On a production server, the value of the Database Page Fault Stalls/sec counter should always be zero, because a database page fault stall indicates that the database cache is full. A full database cache means that Exchange is unable to place items in cache until pages are committed to disk. Moreover, on most storage subsystems, read latencies are affected by write latencies. These read latencies may not be detectable at the default storage subsystem Performance Monitor sampling rate. Remote procedure call (RPC) latencies also increase as a consequence of database page fault stalls, which can degrade the client experience.
Because disk-related performance problems can negatively affect the user experience, it is recommended that administrators monitor disk performance as part of routine system health monitoring. When analyzing a database logical unit number (LUN) in a synchronously replicated environment, you can use the counters listed in the following table to determine whether there is any performance degradation on the disks.
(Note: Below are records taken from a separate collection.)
File: src/rtl/cld_pkg.sv
package cld_pkg;

  // search function selected by the mode input
  typedef enum logic {
    SRCH_DETECT  = 1'b0,
    SRCH_COMPARE = 1'b1
  } srch_mode_e;

  // number of base cells for a tree of a given depth
  function automatic int leaf_count(input int depth);
    return (1 << depth) / 2;
  endfunction

endpackage

File: src/rtl/cld_leaf.sv
module cld_leaf
  import cld_pkg::*;
(
  input  logic hi_bit,
  input  logic lo_bit,
  input  logic invert,
  input  logic cmp_mode,
  input  logic flip,
  output logic exists,
  output logic pick
);

  logic       hi_eff;
  logic       lo_eff;
  logic       pick_raw;
  srch_mode_e mode;

  always_comb begin
    mode   = srch_mode_e'(cmp_mode);
    hi_eff = hi_bit ^ invert;
    lo_eff = lo_bit ^ invert;
    if (mode == SRCH_COMPARE) begin
      exists   = hi_eff ^ lo_eff;
      pick_raw = hi_eff;
    end else begin
      exists   = hi_eff | lo_eff;
      pick_raw = flip ? ~lo_eff : hi_eff;
    end
    pick = pick_raw & exists;
  end


  always_comb begin
    if (!cmp_mode && flip && ((lo_bit ^ invert) == 1'b1)) begin
      leaf_low_first_chk: assert (exists && !pick);
    end
  end


  always_comb begin
    if (!cmp_mode && !flip && ((hi_bit ^ invert) == 1'b1)) begin
      leaf_high_first_chk: assert (exists && pick);
    end
  end

endmodule

File: src/rtl/cld_merge.sv
module cld_merge #(
  parameter int SUB_W = 1
) (
  input  logic             e_hi,
  input  logic [SUB_W-1:0] p_hi,
  input  logic             e_lo,
  input  logic [SUB_W-1:0] p_lo,
  input  logic             flip,
  output logic             e_out,
  output logic [SUB_W:0]   p_out
);

  logic             top_bit;
  logic [SUB_W-1:0] low_bits;

  always_comb begin
    e_out = e_hi | e_lo;
    if (!flip) begin
      top_bit  = e_hi;
      low_bits = e_hi ? p_hi : p_lo;
    end else begin
      top_bit  = e_hi & ~e_lo;
      low_bits = e_lo ? p_lo : p_hi;
    end
    p_out = {top_bit, low_bits};
  end


  always_comb begin
    if (!e_hi && !e_lo) begin
      merge_idle_zero_chk: assert (p_out == '0);
    end
  end


  always_comb begin
    if (!flip && e_hi) begin
      merge_upper_wins_chk: assert (p_out[SUB_W] && (p_out[SUB_W-1:0] == p_hi));
    end
  end


  always_comb begin
    if (flip && e_lo) begin
      merge_lower_wins_chk: assert (!p_out[SUB_W] && (p_out[SUB_W-1:0] == p_lo));
    end
  end

endmodule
Performance Monitor Counters for Database Disk Performance Evaluation
|
Performance Monitor Counter
|
Expected values
|
|---|
|
PhysicalDisk\Average Disk sec/Read
Indicates the average time (in seconds) to read data from the disk.
|
-
The average value should be below 20 ms.
-
Spikes (maximum values) should not be higher than 50 ms.
|
|
PhysicalDisk\Average Disk sec/Write
Indicates the average time (in seconds) to write data to the disk.
|
-
This counter is not a good indicator for client latency in a synchronous replication environment
|
|
Database\Database Page Fault Stalls/sec
Indicates the rate of page faults that cannot be serviced because there are no pages available for allocation from the database cache.
|
-
This counter should be zero on production servers.
|
Example of Database Disk Monitoring
In the following illustration, one of the database disks (Q:\) has extremely high write latencies (as indicated by the Average Disk sec/Write counter), averaging 313 ms. However, the Average Disk sec/Read value, shows no sign of this latency problem, and it is in an acceptable range, averaging 14 ms (< 20 ms is recommended). Clearly, the Average Disk sec/Write counter is not a good indicator for client latency in a synchronous replication environment. RPC Average Latency averages 24 ms in this example (< 50 ms is recommended). In this scenario users of Microsoft Outlook were not affected by the high write latencies.
Monitoring a synchronously replicated database disk with Performance Monitor
In the following illustration, the database is heavily loaded, with RPC Averaged Latency spikes that correlate with spikes in Database Page Fault Stalls/sec.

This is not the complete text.